Peter Reynolds

The life and times of Peter Reynolds

PM MP

with 24 comments

Originally Published In Homegrown Outlaw's Blog

By Jason Reed

To all that support change in current policy, I invite you to take part in: PM MP.

What is PM MP?  Well, I am hosting a letter that I am encouraging as many people as possible to post one copy to the Prime Minister, and one copy to your MP.  It is through weight and numbers that points are grasped and policy changed.

It is also worth sending to the Home Secretary – Theresa May, and James Brokenshire – Minister for Crime Prevention at the Home Office.

If you would like to add your name and address so as to receive a reply, all the better.  If you wish to remain anonymous, then that’s also fine, but please do take the time to send just two letters to the Prime Minister and your MP at this address:

Prime Minister,
10 Downing Street,
London, SW1A 2AA

Your MP can be found here:

They Work For You

And your MP’s address will be:

MP’s NAME, or James Brokenshire, or The Home Secretary Theresa May
House of Commons,
London SW1A OAA

Below you can find the template letter that has been created to address the current law & policy that surrounds cannabis in Britain.  It is with a great deal of thanks to the Drug Equality Alliance for directing the wording to address this issue correctly.

Please do support this; please send the letters.  Fellow bloggers, please also host the letter and send forth.
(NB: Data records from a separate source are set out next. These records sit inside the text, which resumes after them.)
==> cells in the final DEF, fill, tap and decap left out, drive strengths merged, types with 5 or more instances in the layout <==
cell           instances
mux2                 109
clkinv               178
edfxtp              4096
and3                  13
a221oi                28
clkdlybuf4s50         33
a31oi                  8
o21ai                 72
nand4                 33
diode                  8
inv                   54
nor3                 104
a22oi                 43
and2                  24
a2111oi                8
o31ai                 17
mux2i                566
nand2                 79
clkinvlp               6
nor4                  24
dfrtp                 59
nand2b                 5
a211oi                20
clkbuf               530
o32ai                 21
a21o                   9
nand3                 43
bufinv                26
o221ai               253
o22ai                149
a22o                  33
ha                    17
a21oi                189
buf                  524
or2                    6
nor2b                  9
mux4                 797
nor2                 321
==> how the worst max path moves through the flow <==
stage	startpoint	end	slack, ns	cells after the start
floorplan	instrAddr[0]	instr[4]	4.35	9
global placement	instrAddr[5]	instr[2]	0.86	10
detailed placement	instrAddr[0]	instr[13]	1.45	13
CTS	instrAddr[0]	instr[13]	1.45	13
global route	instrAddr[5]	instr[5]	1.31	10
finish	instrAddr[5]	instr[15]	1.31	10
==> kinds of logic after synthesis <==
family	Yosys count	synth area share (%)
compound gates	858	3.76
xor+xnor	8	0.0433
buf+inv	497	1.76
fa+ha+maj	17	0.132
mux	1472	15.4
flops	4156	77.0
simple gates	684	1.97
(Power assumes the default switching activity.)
`src/rtl/beep_pkg.sv`:
```
// Shared types and constants for the beep_gen buzzer/LED burst driver.
package beep_pkg;

   localparam int BURST_W = 4;

   typedef enum logic [1:0] {
      ST_IDLE = 2'd0,
      ST_ON   = 2'd1,
      ST_OFF  = 2'd2
   } state_t;

endpackage

```
`src/rtl/beep_gen_tone_div.sv`:
```
// Tone carrier divider: level starts high on clear and toggles every TONE_HALF enabled cycles.
// level_d_o is the next-cycle level so the parent can register it straight into its output flop.
module tone_div #(
   parameter int TONE_HALF = 2,
   parameter int CNT_W     = 16
) (
   input  logic clk,
   input  logic rst_n,
   input  logic en_i,
   input  logic clr_i,
   output logic level_d_o
);

   logic [CNT_W-1:0] cnt_q, cnt_d;
   logic             lvl_q, lvl_d;

   always_comb begin
      cnt_d = cnt_q;
      lvl_d = lvl_q;
      if (clr_i) begin
         cnt_d = '0;
         lvl_d = 1'b1;
      end else if (en_i) begin
         if (cnt_q == CNT_W'(TONE_HALF - 1)) begin
            cnt_d = '0;
            lvl_d = ~lvl_q;
         end else begin
            cnt_d = cnt_q + 1'b1;
         end
      end
   end

   always_ff @(posedge clk or negedge rst_n) begin
      if (!rst_n) begin
         cnt_q <= '0;
         lvl_q <= 1'b0;
      end else begin
         cnt_q <= cnt_d;
         lvl_q <= lvl_d;
      end
   end

   assign level_d_o = lvl_d;

endmodule

```
`src/rtl/beep_gen.sv`:
```
// Event-to-waveform driver: a start pulse yields `count` ON bursts separated by OFF gaps.
// Optional macro BEEP_TONE_EN replaces the steady ON level with a square-wave tone carrier.
module beep_gen
   import beep_pkg::*;
#(
   parameter int ON_CYCLES  = 4,
   parameter int OFF_CYCLES = 2,
   parameter int CNT_W      = 16,
   parameter int TONE_HALF  = 2
) (
   input  logic               clk,
   input  logic               rst_n,
   input  logic               start,
   input  logic [BURST_W-1:0] count,
   input  logic               stop,
   output logic               out,
   output logic               busy,
   output logic               done
);

   if (ON_CYCLES < 1 || OFF_CYCLES < 1 || TONE_HALF < 1 || CNT_W < 1 ||
       ON_CYCLES > 2**CNT_W || OFF_CYCLES > 2**CNT_W) begin : g_bad_params
      $error("beep_gen: illegal parameter combination");
   end

   state_t             state_q, state_d;
   logic [CNT_W-1:0]   phase_q, phase_d;
   logic [BURST_W-1:0] rem_q, rem_d;
   logic               out_q, out_d;
   logic               busy_q, busy_d;
   logic               done_q, done_d;
   logic               on_d;

   always_comb begin
      state_d = state_q;
      phase_d = phase_q;
      rem_d   = rem_q;
      done_d  = 1'b0;
      case (state_q)
         ST_IDLE: begin
            // stop has priority over a simultaneous start
            if (start && (count != '0) && !stop) begin
               state_d = ST_ON;
               phase_d = CNT_W'(ON_CYCLES - 1);
               rem_d   = count;
            end
         end
         ST_ON: begin
            if (stop) begin
               state_d = ST_IDLE;
               phase_d = '0;
               rem_d   = '0;
            end else if (phase_q == '0) begin
               if (rem_q > BURST_W'(1)) begin
                  state_d = ST_OFF;
                  phase_d = CNT_W'(OFF_CYCLES - 1);
                  rem_d   = rem_q - 1'b1;
               end else begin
                  state_d = ST_IDLE;
                  rem_d   = '0;
                  done_d  = 1'b1;
               end
            end else begin
               phase_d = phase_q - 1'b1;
            end
         end
         ST_OFF: begin
            if (stop) begin
               state_d = ST_IDLE;
               phase_d = '0;
               rem_d   = '0;
            end else if (phase_q == '0) begin
               state_d = ST_ON;
               phase_d = CNT_W'(ON_CYCLES - 1);
            end else begin
               phase_d = phase_q - 1'b1;
            end
         end
         default: begin
            state_d = ST_IDLE;
            phase_d = '0;
            rem_d   = '0;
         end
      endcase
   end

   assign on_d   = (state_d == ST_ON);
   assign busy_d = (state_d != ST_IDLE);

`ifdef BEEP_TONE_EN
   logic on_entry;
   logic tone_level_d;

   // carrier restarts high on every entry into ON
   assign on_entry = on_d && (state_q != ST_ON);

   tone_div #(
      .TONE_HALF (TONE_HALF),
      .CNT_W     (CNT_W)
   ) u_tone (
      .clk       (clk),
      .rst_n     (rst_n),
      .en_i      (on_d),
      .clr_i     (on_entry),
      .level_d_o (tone_level_d)
   );

   assign out_d = on_d & tone_level_d;
`else
   assign out_d = on_d;
`endif

   always_ff @(posedge clk or negedge rst_n) begin
      if (!rst_n) begin
         state_q <= ST_IDLE;
         phase_q <= '0;
         rem_q   <= '0;
         out_q   <= 1'b0;
         busy_q  <= 1'b0;
         done_q  <= 1'b0;
      end else begin
         state_q <= state_d;
         phase_q <= phase_d;
         rem_q   <= rem_d;
         out_q   <= out_d;
         busy_q  <= busy_d;
         done_q  <= done_d;
      end
   end

   assign out  = out_q;
   assign busy = busy_q;
   assign done = done_q;

endmodule

```
`config.mk`:
```
export PLATFORM = sky130hd
export DESIGN_NAME = beep_gen
export DESIGN_NICKNAME = d
export VERILOG_FILES = /design/src/rtl/beep_pkg.sv /design/src/rtl/beep_gen_tone_div.sv /design/src/rtl/beep_gen.sv
export SDC_FILE = /design/constraint.sdc
export NUM_CORES = 1
export LEC_CHECK = 0
export ABC_AREA = 0
export BUFFER_PORTS_ARGS = -buffer_cell sky130_fd_sc_hd__buf_2
export CORE_AREA = 5 5 64 55
export DETAILED_ROUTE_END_ITERATION = 16
export DIE_AREA = 0 0 69 60
export PLACE_DENSITY = 0.71
export REMOVE_ABC_BUFFERS = 1
export SLEW_MARGIN = 20
export SYNTH_ARGS = -nofsm -noshare
export SYNTH_HDL_FRONTEND = slang
export SYNTH_HIERARCHICAL = 1
export SYNTH_SLANG_ARGS = --single-unit
export TNS_END_PERCENT = 1
```
`constraint.sdc`:
```
create_clock -name clk -period 3.61 [get_ports clk]
set_input_delay 0.722 -clock clk [delete_from_list [all_inputs] [get_ports clk]]
set_output_delay 0.722 -clock clk [all_outputs]
set_load 0.05 [all_outputs]
```
Yosys cells after proc, flatten, opt, wreduce, memory -nomap -nowiden
Index checks and enable logic that the tools add are counted.
Word-level totals
  bits in registers: 25
  word-level logic and storage cells: 49
Operators by class
  muxes and demuxes: 24
  order comparisons: 1
  reduce and logical (&&, ||, !) cells: 9
  equal/unequal tests: 7
  add/subtract/negate cells: 2
Operators with widths (count)
  $mux W16: 6
  $pmux W16 S3: 1
  $mux W4: 5
  $logic_not A16 Y1: 1
  $sub A16 B1 Y16 const B: 1
  $mux W2: 6
  $pmux W4 S3: 1
  $pmux W2 S3: 1
  $eq A2 B1 Y1 const B: 2
  $gt A4 B1 Y1 const B: 1
  $mux W1: 4
  $ne A2 B2 Y1 const B: 2
  $ne A4 B4 Y1 const B: 1
  $reduce_bool A4 Y1: 1
  $sub A4 B1 Y4 const B: 1
  $ne A3 B3 Y1 const B: 1
  $reduce_and A3 Y1: 1
  $eq A2 B2 Y1 const B: 1
  $logic_and A1 B1 Y1: 2
  $logic_not A2 Y1: 1
  $reduce_and A2 Y1: 1
  $reduce_bool A2 Y1: 1
  $logic_not A1 Y1: 1

Depth between registers and ports, before layout
  depth in word-level cells: 6
  depth in mapped cells: 9
  mapped depth without buffers: 7

Worst setup path before layout
Ideal clock, no wire load.
  path kind: input-to-reg
  from: input port stop
  to: register phase_q[5]
  slack: 0.966 ns
  cell stages on the path: 7
  arrival: 2.525 ns
  setup time: 0.119 ns
  buffers on the path: 2
  path through: clkbuf_1 > nor3b_1 > nand3b_1 > o211ai_2 > buf_4 > nor4_1 > o21ba_2
On the way
  word-level cells in the longest chain between the ends: 4
Ends and longest elaborated chain
  from (decl): RTL line beep_gen.sv:15  | input logic stop,
  $logic_not A1 Y1: RTL line beep_gen.sv:42  | if (start && (count != '0) && !stop) begin
  $logic_and A1 B1 Y1: RTL line beep_gen.sv:42
  $ne A2 B2 Y1 (no source line)
  $reduce_and A2 Y1 (no source line)
  to (signal assigned): RTL line beep_gen.sv:123  | phase_q <= phase_d;
  to (decl): RTL line beep_gen.sv:27  | logic [CNT_W-1:0] phase_q, phase_d;
Several ways; a longest one is shown, not always the timed one.
A chain may end at the register's enable or synchronous reset.

Worst setup path in the final report
  from: register phase_q[0]
  to: register phase_q[5]
On the way
  word-level cells in the longest chain between the ends: 4
Ends and longest elaborated chain
  $sub A16 B1 Y16 or $logic_not A16 Y1 (tied branches)
  $mux W16 (on tied branches): RTL line beep_gen.sv:72, beep_gen.sv:53
  $mux W16 (on tied branches): RTL line beep_gen.sv:68, beep_gen.sv:49
  $pmux W16 S3: RTL line beep_gen.sv:39  | case (state_q)
Several ways; a longest one is shown, not always the timed one.

==> impl_metrics.csv <==
group,metric,value,unit
timing,max_slew_margin,47.8,%
die,die_w,69,µm
worst_setup_path,path_buf_inv,2,
worst_setup_path,crit_arrival,3.16,ns
routing,vias_per_cell,5.96,
worst_setup_path,path_class,"reg -> reg",
die,start_util,50.5,%
cells_and_area,fin_nets,172,
routing,drtIter0Drc,61,
clock_tree,clockRootBuffer,"clkbuf_4",
cells_and_area,fin_cells,200,
cells_and_area,fillers,280,
worst_setup_path,crit_chain,"inv_1 -> ha_1 -> or4b_1 -> or4_1 -> buf_4 -> nand2b_4 -> a221oi_4 -> o21ba_2",
cells_and_area,antenna_cells,0,
timing,maxSlewViolCount,0,
grt,antenna_found_initial,0,
routing,drc,0,
cells_and_area,drive_above_1_share,15.0,%
grt,grt_pass1_vias,1141,
place,post-dp-hpwl,2140,µm
timing,post-route-min-period,2.92,ns
worst_setup_path,required,3.85,ns
clock_tree,cts_sinks,25,
grt,grt_max_degree,26,
grt,track_usage,15.2,%
routing,wl_per_cell,14.4,µm
routing,drtPass1Iterations,4,
synth,async_reset_ff_share,100,%
status,outcome,"finished, final reports clean",
grt,grt-ovfl-total,0,
synth,ys.warnings.count,6,
die,io_pins,11,
timing,worst_pin_slew,0.778,ns
timing,rsz0062_at_grt,"false",
worst_setup_path,end_kind,"register",
clock_tree,cts_max_path_buffers,2,
worst_hold_path,min_path_type,"in -> async",
grt,grt_pass1_wl,5050,µm
routing,finalWirelength,2890,µm
cells_and_area,utilization,54.0,%
die,rows,18,
synth,ys.flop_type,"dfrtp_1",
worst_setup_path,cp_top_family,"simple AND/OR/NAND/NOR gates",
synth,synth_edf_count,0,
synth,ys_ff_latch,25,
timing,finalCritPeriodShare,81.0,%
timing,holdWs,0.358,ns
clock_tree,clock_latency,0.33,ns
clock_tree,clk_pin_slew_worst_paths,0.15,ns
worst_setup_path,worstPathMaxFanout,17,
place,place_congestion,0.758,
clock_tree,post_cts_resized,0,
place,place_ws,0.678,ns
worst_setup_path,cp_slowest_cell,"a221oi_4",
worst_setup_path,slowest_delay,0.58,ns
place,dp_cells,196,
routing,postRouteAntennaNets,0,
die,fp.dieArea,4140,µm²
clock_tree,postCtsSetupBuffers,0,
synth,synth_cell_types,42,
place,io_buffers,10,
flow_run,maxCapViolCount,0,
synth,syn_avg_cell_area,9.71,µm²
timing,fmaxAchievable,342,MHz
timing,hold_viol_final,0,
timing,fin_worst_skew,0.00977,ns
power,pwr_density_cell,667,nW/µm²
timing,setup_slack,0.687,ns
timing,fin_tns_setup,0,ns
clock_tree,cts_made_buffers,3,
clock_tree,cts_hold_buf,0,
synth,syn_area,1460,µm²
synth,ys_seq_area_share,43.0,%
worst_setup_path,critPathLaunchType,"register",
power,ir_worst_vdd,0.387,mV
power,p_leak,0.000700,µW
clock_tree,cts_tree,"built",
timing,setup_violations,0,
die,dieHeight,60,µm
routing,vias,1191,
clock_tree,h-tree-depth,1,
synth,synthesis.instances,150,
die,core_area,2880,µm²
cells_and_area,area_delta_synth_final,6.96,%
## metal layers
metal,global-route usage (%),part of all wire (%)
met5,0,0
met3,4.54,4.2
met4,3.62,0.62
met2,26.5,49
met1,18.8,47
## worst reg2reg max path: cells and delay by family (launching register included)
kind | cells | cell delay (ns)
AOI/OAI and AO/OA | 2 | 0.82
and+or+nand+nor | 3 | 1.13
DFF | 1 | 0.44
buffers and inverters | 2 | 0.28
adders and majority gates | 1 | 0.17
## power by group
group | internal (µW) | total (µW) | switching [µW]
Combinational | 190 | 471 | 282
Sequential | 355 | 436 | 80.5
Clock | 42.4 | 132 | 89.9
Total | 587 | 1040 | 452
## flip-flops by register name (all words and copies together) (netlist names)
signal	count
rem_q	4
out	1
done	1
busy	1
phase_q	16
state_q	2
## final timing paths
path	start	endpoint	slack, ns	depth (start not counted)
worst max-delay path	phase_q[0]	phase_q[5]	0.69	8
worst min-delay path	rst_n	phase_q[11]	0.36	1
worst max register to register	phase_q[0]	phase_q[5]	0.69	8
worst min register to register	phase_q[1]	phase_q[1]	0.58	1
max in group asynchronous	rst_n	phase_q[1]	2.87	1
min in group clk	phase_q[1]	phase_q[1]	0.58	1
## synthesized netlist by cell type, drive strengths merged (2+ instances only)
cell type | count | area share [%]
dfrtp | 25 | 43
nor2 | 13 | 3.4
a21oi | 12 | 4.1
o21ai | 11 | 3.8
or4 | 10 | 5.2
nand2 | 9 | 2.3
inv | 7 | 1.8
o31ai | 7 | 3.6
buf | 5 | 2.7
o211ai | 5 | 2.9
xor2 | 5 | 3.0
or3 | 4 | 1.7
ha | 3 | 2.6
nand2b | 3 | 1.8
nor3 | 3 | 1.0
nand3b | 2 | 1.0
nor2b | 2 | 0.86
nor3b | 2 | 1.0
o21a | 2 | 1.0
or2 | 2 | 0.86
## kinds of logic (layout without fill, tap and decap cells)
logic type / Yosys count / count (layout) / synth area share (%)
AND/OR/NAND/NOR: 54 / 54 / 21.1
adder cells (fa/ha/maj): 3 / 3 / 2.58
XOR/XNOR: 5 / 5 / 3.01
multiplexers: 1 / 1 / 0.687
buffers and inverters: 13 / 23 / 4.81
AO/OA/AOI/OAI: 49 / 49 / 24.8
flip-flops: 25 / 25 / 43.0
## metrics by stage
stage | area [µm²] | power [µW]
floorplan | 1410 | 788
global placement | 1530 | 882
detailed placement | 1530 | 909
CTS | 1560 | 1050
global route | 1560 | 1130
finish | 1560 | 1040
## cell usage in the layout (no fill, tap or decap), types with 2 or more instances in the layout
cell type	count
buf_4	2
a21oi_1	12
o31ai_1	7
dfrtp_1	25
nor2b_1	2
nor3b_1	2
buf_2	10
nand2b_1	2
xor2_1	5
o21ai_0	11
o211ai_1	4
ha_1	3
nand3b_1	2
nand2_1	9
o21a_1	2
or4_1	10
inv_1	7
or2_2	2
clkbuf_4	3
nor3_1	3
or3_1	4
nor2_1	13
## cell type report
| cell class | count | area (µm²) | share of cell area, % |
|---|---|---|---|
| Clock buffer | 3 | 22.5 | 1.45 |
| Clock inverter | 1 | 7.51 | 0.482 |
| Inverter | 7 | 26.3 | 1.69 |
| Multi-Input combinational cell | 112 | 761 | 48.8 |
| Sequential cell | 25 | 626 | 40.2 |
| Tap cell | 40 | 50.0 | 3.21 |
| Timing Repair Buffer | 12 | 65.1 | 4.18 |
(Power assumes the default switching activity.)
Either copy & paste the below text into a letter, or I have provided downloadable links at the end of this blog post.  Thank you all. Jason.

Dear

I am writing to state my view that continuing prohibition of all private interests in cannabis is not in the best interest of society or the individual. Current policy is in many regards counter-productive and a drain on the country’s resources.  The administration of Misuse of Drugs Act 1971 is mandated to be under constant review & evidence based; it’s concern is solely to reduce social harm caused by drug misuse.  I submit that there can be no justification in law for the blanket ban on accessing a substance that many persons use responsibly, and many use to experience the amelioration of symptoms caused by various medical disorders.

The Misuse of Drugs Act 1971 seeks to regulate human action re any harmful drug, it does not provide a mandate for prohibition, indeed when one examines the obligations of the ACMD one can see that the law seeks to make arrangements for the supply of controlled drugs.  The legislative aim is to control responsible human action and property interests through the regulation of the production, distribution and possession of any harmful drug; this being proportionate and targeted to address the mischief of social harm occasioned by misuse.  I note that the law does not prohibit the use of cannabis at all, and this often ignored fact was Parliament’s way of opening the door to facilitate a suitable and rational regulatory structure.  I place it on record that I wish the Misuse of Drugs Act 1971 to be used properly, and neutrally; specifically; (under Section 1) – “(2) (a) for restricting the availability of such drugs or supervising the arrangements for their supply.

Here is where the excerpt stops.